It sprouted voluntarily.  It came into existence without consent, as we all do.  We happen.  Then we develop as is our nature, according to our circumstances.  If we have space and sustenance, we flourish.  If competition or disease befall us, our development might be extenuated.

Meanwhile, between the beginning and the end, we and the tree go on providing OPPORTUNITIES.  Humans tend to believe in INTENTIONS.  We think what is important about our contribution to the world is what we meant to do.  Those are the meritorious things.  That is how we calculate our value, by our fulfilled plans.  But this is pretty limited, come to think about it.  Virtually everything that is valuable to others about the tree is the opportunities the tree affords.  The tree “intends” none of it, not the nesting places, the nutrition of its fallen flowers, nor the aesthetic and philosophical benefits such as I have derived.
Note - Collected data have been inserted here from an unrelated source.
==> config.mk <==
export PLATFORM = sky130hd
export DESIGN_NAME = reg_file_wb
export DESIGN_NICKNAME = d
export VERILOG_FILES = /design/src/rtl/alu16_pkg.sv /design/src/rtl/reg_array8x16.sv /design/src/rtl/reg_file_wb.sv
export SDC_FILE = /design/constraint.sdc
export NUM_CORES = 1
export LEC_CHECK = 0
export CORE_UTILIZATION = 63
export DETAILED_ROUTE_END_ITERATION = 8
export GPL_ROUTABILITY_DRIVEN = 1
export PLACE_DENSITY_LB_ADDON = 0.3
export SETUP_SLACK_MARGIN = 0.1
export SLEW_MARGIN = 20
export SYNTH_ARGS = -nofsm -noshare
export SYNTH_HDL_FRONTEND = slang
export SYNTH_HIERARCHICAL = 1
export SYNTH_SLANG_ARGS = --single-unit
==> constraint.sdc <==
create_clock -name clk -period 5.9 [get_ports clk]
set_input_delay 1.18 -clock clk [delete_from_list [all_inputs] [get_ports clk]]
set_output_delay 1.18 -clock clk [all_outputs]
set_load 0.01 [all_outputs]
==> src/rtl/alu16_pkg.sv <==
// Shared constants for the 16-bit ALU datapath: widths, flag positions, op codes.
package alu16_pkg;

   localparam int unsigned DATA_W   = 16;
   localparam int unsigned NUM_REGS = 8;
   localparam int unsigned AW       = 3;

   // Bit positions of the status flags inside the {N,Z,C} flag word
   localparam int unsigned FLAG_N = 2;
   localparam int unsigned FLAG_Z = 1;
   localparam int unsigned FLAG_C = 0;

   typedef enum logic [2:0] {
      OP_ADD = 3'd0,
      OP_SUB = 3'd1,
      OP_AND = 3'd2,
      OP_OR  = 3'd3,
      OP_XOR = 3'd4,
      OP_SHL = 3'd5,
      OP_SHR = 3'd6,
      OP_MOV = 3'd7
   } alu_op_t;

endpackage

==> src/rtl/reg_array8x16.sv <==
// Register storage: one synchronous write port, two combinational read ports,
// register 0 hardwired to zero (no storage behind it).
module reg_array8x16 #(
   parameter int unsigned DATA_W   = alu16_pkg::DATA_W,
   parameter int unsigned NUM_REGS = alu16_pkg::NUM_REGS,
   parameter int unsigned AW       = alu16_pkg::AW
) (
   input  logic              clk,
   input  logic              reset_n,
   input  logic              we,
   input  logic [AW-1:0]     waddr,
   input  logic [DATA_W-1:0] wdata,
   input  logic [AW-1:0]     raddr_a,
   output logic [DATA_W-1:0] rdata_a,
   input  logic [AW-1:0]     raddr_b,
   output logic [DATA_W-1:0] rdata_b
);

   import alu16_pkg::*;

   logic [DATA_W-1:0] mem [1:NUM_REGS-1];

   // Storage update; address 0 matches no entry so its writes vanish
   always_ff @(posedge clk or negedge reset_n) begin
      if (!reset_n) begin
         for (int i = 1; i < int'(NUM_REGS); i++) mem[i] <= '0;
      end else begin
         for (int i = 1; i < int'(NUM_REGS); i++) begin
            if (we && (waddr == AW'(i))) mem[i] <= wdata;
         end
      end
   end

   // Read port A; address 0 or unpopulated addresses return zero
   always_comb begin
      rdata_a = '0;
      for (int i = 1; i < int'(NUM_REGS); i++) begin
         if (raddr_a == AW'(i)) rdata_a = mem[i];
      end
   end

   // Read port B; same decoding as port A
   always_comb begin
      rdata_b = '0;
      for (int i = 1; i < int'(NUM_REGS); i++) begin
         if (raddr_b == AW'(i)) rdata_b = mem[i];
      end
   end

endmodule

==> src/rtl/reg_file_wb.sv <==
// Write-back stage: one-entry pipeline register in front of the register file,
// valid/ready handshake with stall, and operand forwarding from the pending result.
module reg_file_wb #(
   parameter int unsigned DATA_W   = alu16_pkg::DATA_W,
   parameter int unsigned NUM_REGS = alu16_pkg::NUM_REGS,
   parameter int unsigned AW       = alu16_pkg::AW
) (
   input  logic              clk,
   input  logic              reset_n,
   input  logic              in_valid,
   output logic              in_ready,
   input  logic [DATA_W-1:0] Y,
   input  logic              N,
   input  logic              Z,
   input  logic              C,
   input  logic [AW-1:0]     w_addr,
   input  logic              w_en,
   input  logic              flag_en,
   input  logic              stall,
   input  logic [AW-1:0]     r_addr,
   input  logic [AW-1:0]     s_addr,
   output logic [DATA_W-1:0] R,
   output logic [DATA_W-1:0] S,
   output logic [2:0]        flags,
   output logic              busy
);

   import alu16_pkg::*;

   typedef struct packed {
      logic              valid;
      logic [DATA_W-1:0] data;
      logic [AW-1:0]     addr;
      logic              we;
      logic              fe;
      logic              n;
      logic              z;
      logic              c;
   } pipe_t;

   pipe_t             p;
   logic              transfer;
   logic              commit;
   logic              rf_we;
   logic [DATA_W-1:0] rf_r;
   logic [DATA_W-1:0] rf_s;

   // Handshake: accept unless a pending result is held by stall
   always_comb begin
      in_ready = !(p.valid && stall);
      transfer = in_valid && in_ready;
      commit   = p.valid && !stall;
      rf_we    = commit && p.we;
   end

   // Pipeline register: reload on transfer (covers commit+transfer), clear on bare commit
   always_ff @(posedge clk or negedge reset_n) begin
      if (!reset_n) begin
         p <= '0;
      end else if (transfer) begin
         p.valid <= 1'b1;
         p.data  <= Y;
         p.addr  <= w_addr;
         p.we    <= w_en;
         p.fe    <= flag_en;
         p.n     <= N;
         p.z     <= Z;
         p.c     <= C;
      end else if (commit) begin
         p.valid <= 1'b0;
      end
   end

   // Committed status flags
   always_ff @(posedge clk or negedge reset_n) begin
      if (!reset_n) begin
         flags <= '0;
      end else if (commit && p.fe) begin
         flags[FLAG_N] <= p.n;
         flags[FLAG_Z] <= p.z;
         flags[FLAG_C] <= p.c;
      end
   end

   reg_array8x16 #(
      .DATA_W   (DATA_W),
      .NUM_REGS (NUM_REGS),
      .AW       (AW)
   ) u_regs (
      .clk     (clk),
      .reset_n (reset_n),
      .we      (rf_we),
      .waddr   (p.addr),
      .wdata   (p.data),
      .raddr_a (r_addr),
      .rdata_a (rf_r),
      .raddr_b (s_addr),
      .rdata_b (rf_s)
   );

   // Operand forwarding from the pending result; register 0 never forwards
   always_comb begin
      R = rf_r;
      S = rf_s;
      if (p.valid && p.we && (p.addr == r_addr) && (r_addr != '0)) R = p.data;
      if (p.valid && p.we && (p.addr == s_addr) && (s_addr != '0)) S = p.data;
   end

   assign busy = p.valid;

endmodule

# Word level (Yosys, flattened, before mapping)
# Cells that the tools add are included.
# totals
ff_bits	140
latchBits	0
mem_bits_rw	0
romBits	0
input_bits	34
out_inout_bits	37
elab_cells	79
memories	0
# op_classes
n_addsub	0
mul	0
div_mod_pow	0
order_cmp	0
eq_ne	23
shifts	0
mux	18
bitwise	0
n_reduce_logical	22
# ops
operator	n
16-bit two-way mux	16
3-bit equality test (second input constant)	12
3-bit by 2-bit equality test with 1-bit output (second input constant)	6
1-bit logical AND	17
3-bit by 1-bit equality test with 1-bit output (second input constant)	3
3-bit equality test	2
3-bit nonzero test	2
1-bit logical NOT	2
1-bit two-way mux	2
2-bit nonzero test	1

# Depth between registers and ports, before layout
# depth
word_depth	9
mapped_depth	8
mapped_depth_nobuf	5

# Modules after synthesis
# The synthesis kept the hierarchy.
# by_module_without_submodules
mod	n_inst	cells_each	area_per_inst_um2	seq_area_each_um2
reg_array8x16	1	531	6366.1	2802.7
reg_file_wb	1	111	1551.5	700.7

# Worst setup path before layout
# No wires, ideal clock.
# synth_timing
path_kind	in2out
startpoint	input s_addr[1]
endpoint	output S[14]
arrival_time_ns	2.412
t_required_ns	4.720
slack_ns	2.308
path_stages	5
path_buffers	1
cell_sequence	or2_2 > a21oi_2 > a2111oi_4 > buf_6 > mux2_1
# synth_via
elab_chain_len	9
elab_cells_between_ends	19
classes_between	eq/ne: 8; mux: 8; reduce/logical: 3
# synth_lines
item	line	rtl
from (decl)	reg_file_wb.sv:21	input logic [AW-1:0] s_addr,
3-bit by 1-bit equality test with 1-bit output	reg_array8x16.sv:46	if (raddr_b == AW'(i)) rdata_b = mem[i];
16-bit two-way mux (7 in a row)	reg_array8x16.sv:46	
16-bit two-way mux *	reg_file_wb.sv:106	if (p.valid && p.we && (p.addr == s_addr) && (s_addr != '0)) S = p.data;
to (decl)	reg_file_wb.sv:23	output logic [DATA_W-1:0] S,
# Mark *: on every way between the ends. The rest lies on a longest branch, timed or not.

# Worst setup path after layout
# layout_timing
startpoint	input s_addr[1]
endpoint	output S[12]
# layout_via
elab_chain_len	9
elab_cells_between_ends	19
classes_between	eq/ne: 8; mux: 8; reduce/logical: 3
# layout_lines
item	line	rtl
3-bit by 1-bit equality test with 1-bit output	reg_array8x16.sv:46	
16-bit two-way mux (6 in a row)	reg_array8x16.sv:46	
16-bit two-way mux *	reg_array8x16.sv:46	
via rf_s[12]	reg_file_wb.sv:46	logic [DATA_W-1:0] rf_s;
16-bit two-way mux *	reg_file_wb.sv:106	
# The timed path passes the listed nets; every way through them passes the cells marked *.

==> qor.json <==
{
  "clk_root_buf": {"value": "sky130_fd_sc_hd__clkbuf_16"},
  "share_of_the_yosys_chip_area_belonging_to_registers": {"value": 0.4425},
  "layoutNonFillerInstCount": {"value": 872},
  "timing.critical_path.max_delay_family": {"value": "buffers and inverters"},
  "clock_tree.htree_level_count": {"value": 4},
  "rsz0062_at_grt": {"value": "no"},
  "crit_arrival": {"value": 3.95, "unit": "ns"},
  "slowest_stage": {"value": "sky130_fd_sc_hd__clkdlybuf4s50_1"},
  "cp_cell_sequence": {"value": "clkdlybuf4s50_1, buf_4, and2b_4, a221o_1, a22o_1, mux2_2, clkdlybuf4s50_1"},
  "cts_repair_resize_count": {"value": 0},
  "p_leak": {"value": 4.057, "unit": "nW"},
  "place_hpwl": {"value": 12800, "unit": "um"},
  "timing.hold.ws": {"value": 0.5069, "unit": "ns"},
  "final_max_slew_viol_count": {"value": 0},
  "achievable-frequency": {"value": 0.1949, "unit": "GHz"},
  "route.vias.total": {"value": 5958},
  "critPathLaunchType": {"value": "input pin"},
  "nets": {"value": 727},
  "finalCoreUtilization": {"value": 0.7613},
  "netlist_instances": {"value": 642},
  "count_of_state_elements_after_synthesis": {"value": 140},
  "detail-route-antenna-nets": {"value": 0},
  "max_stage_delay": {"value": 0.51, "unit": "ns"},
  "post_cts_hold_buffer_count": {"value": 0},
  "remaining_drc_errors": {"value": 0},
  "number_of_cells_in_the_design_after_placement": {"value": 842},
  "grt_max_degree": {"value": 79},
  "min_path_type": {"value": "reg2reg"},
  "clkPwrFrac": {"value": 0.279},
  "timing.final.hold_violations": {"value": 0},
  "worstPathMaxFanout": {"value": 40},
  "place_ws": {"value": 0.8380, "unit": "ns"},
  "worstPathRequired": {"value": 4.72, "unit": "ns"},
  "core_area": {"value": 12110, "unit": "um^2"},
  "yosysWarningCount": {"value": 6},
  "filler_cell_count": {"value": 818},
  "period_needed": {"value": 5.130, "unit": "ns"},
  "die_w": {"value": 114.1, "unit": "um"},
  "cp_num_buf_inv": {"value": 3},
  "postCtsSetupRepairBufs": {"value": 0},
  "routabilityCongestion": {"value": 0.8888},
  "fp.dieArea": {"value": 13020, "unit": "um^2"},
  "first_global_vias": {"value": 6227},
  "detailedRoute.firstIterationViolations": {"value": 633},
  "post_synth_num_cell_types": {"value": 51},
  "power.switching": {"value": 1.218, "unit": "mW"},
  "synth_fp_nets": {"value": 676},
  "floorplan.io_pins": {"value": 71},
  "finished_cell_area": {"value": 9220, "unit": "um^2"},
  "cp-end-kind": {"value": "primary output"},
  "detailedRoute.firstPassIterationCount": {"value": 5},
  "cpMostUsedCell": {"value": "sky130_fd_sc_hd__clkdlybuf4s50_1"},
  "share_seq_of_total_power": {"value": 0.433},
  "clkTransAtPathRegs": {"value": 0.06, "unit": "ns"},
  "io_buffers": {"value": 70},
  "fin_crit_sh": {"value": 0.8694},
  "worst_pin_slew": {"value": 1.038, "unit": "ns"},
  "mostFrequentLayoutCell": {"value": "sky130_fd_sc_hd__dfrtp_1"},
  "route.detailed.vias_per_inst": {"value": 6.833},
  "asyncSetResetFlopFracSynth": {"value": 1.000},
  "synth_area_per_cell": {"value": 12.33, "unit": "um^2"},
  "placed_cell_area": {"value": 8606, "unit": "um^2"},
  "commonest_cells_after_routing_fill_and_taps_aside": {"value": "140 x sky130_fd_sc_hd__dfrtp_1, 106 x sky130_fd_sc_hd__mux2_2, 80 x sky130_fd_sc_hd__mux2_1, 67 x sky130_fd_sc_hd__clkdlybuf4s50_1, 31 x sky130_fd_sc_hd__nand2_1"},
  "insertedDiodeCount": {"value": 0},
  "irDropWorstVdd": {"value": 294.1, "unit": "uV"},
  "p_comb_frac": {"value": 0.287},
  "globalRouteOverflowTotal": {"value": 0},
  "cts_tree": {"value": "built"},
  "numCtsBuffers": {"value": 17},
  "rows": {"value": 40},
  "power.share.switching": {"value": 0.3044},
  "floorplan.initialDensity": {"value": 0.6537},
  "run_status": {"value": "finished, final reports clean"},
  "grt.total_usage": {"value": 0.3455},
  "insertion_delay": {"value": 0.42, "unit": "ns"},
  "max-cap-violations": {"value": 0},
  "final.setup.worst_slack": {"value": 0.7704, "unit": "ns"},
  "number_of_synthesized_flops_with_an_enable_pin": {"value": 0},
  "remaining_max_slew_budget_at_the_tightest_pin": {"value": 0.3060},
  "timing_worst_setup_path_type": {"value": "in2out"},
  "final_layout_size_suffix_gt1_frac": {"value": 0.2599},
  "setup-violations-final": {"value": 0},
  "route.final.wire_length": {"value": 20740, "unit": "um"},
  "tritoncts_num_sinks": {"value": 140},
  "postSynth.topFlopCell": {"value": "sky130_fd_sc_hd__dfrtp_1"},
  "grt_pass1_wl": {"value": 33580, "unit": "um"},
  "die_height": {"value": 114.1, "unit": "um"},
  "layout-area-overhead-vs-synth": {"value": 16.45, "unit": "%"},
  "grt_antenna_before_repair": {"value": 0},
  "cts_buffer_depth": {"value": 2},
  "finalClockSkew": {"value": 0.005230, "unit": "ns"},
  "total_power": {"value": 4.001, "unit": "mW"},
  "power_density": {"value": 433.9, "unit": "nW/um^2"},
  "synth.cell_area": {"value": 7918, "unit": "um^2"},
  "wire_per_inst": {"value": 23.79, "unit": "um"},
  "cell_internal_pwr": {"value": 2.783, "unit": "mW"},
  "setup-tns-final": {"value": 0, "unit": "ns"}
}
## cell type report
cell class / instances / area [um^2] / share of cell area
flip-flops and latches: 140 / 3503 / 0.3800
clock inverters: 8 / 140.1 / 0.01520
multi-input cells: 444 / 4056 / 0.4400
inverters: 5 / 18.77 / 0.002036
well taps: 168 / 210.2 / 0.02280
repair buffers: 85 / 817.0 / 0.08861
clock buffers: 22 / 474.2 / 0.05143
It comes as something of a blow to my ego to realize that I am probably more like the tree in this regard than I might wish to be.  A great many of my grand plans have attracted no attention nor have they provided benefit equal to their cost and effort.  But I have been told on a few occasions that I have changed the courses and outcomes of some people’s lives by simply being somewhere, expressing something, or offering a place for someone to rest and recover.  This pushes me to re-evaluate my time and resource-consuming intentions, because they could be defeating much value that I might be providing.

What if we were to orient our living to be more like the tree?  As we grow, flower, and express our innate potential, would we not thereby also be of more use in the divine and natural scheme of things?  That is how the tree does it.

Of course, I am not a tree.  I have mobility, consciousness, and an opposing thumb.  I have a brain and soul.  Our human race has technology, by which we measure our superiority over other species.  It is debatable that the tree has any of these.  But it is also debatable that these capabilities make us superior to trees or give us independence.  Still they are endowments that could be used to maximize our responses.  We need not be entirely passive in our recognition of opportunities we could provide.

I suppose I am merely trying to ruminate on the significance of our tree before it fades from memory.  I am also a little sad that the tree had to go.  Now that 2022 has begun and the tree has gone, I miss them both.  Some things go because it is their time, or because they wear out.  The tree is gone because it had a lower priority to us than the house.  There are valid measurements of such things as this.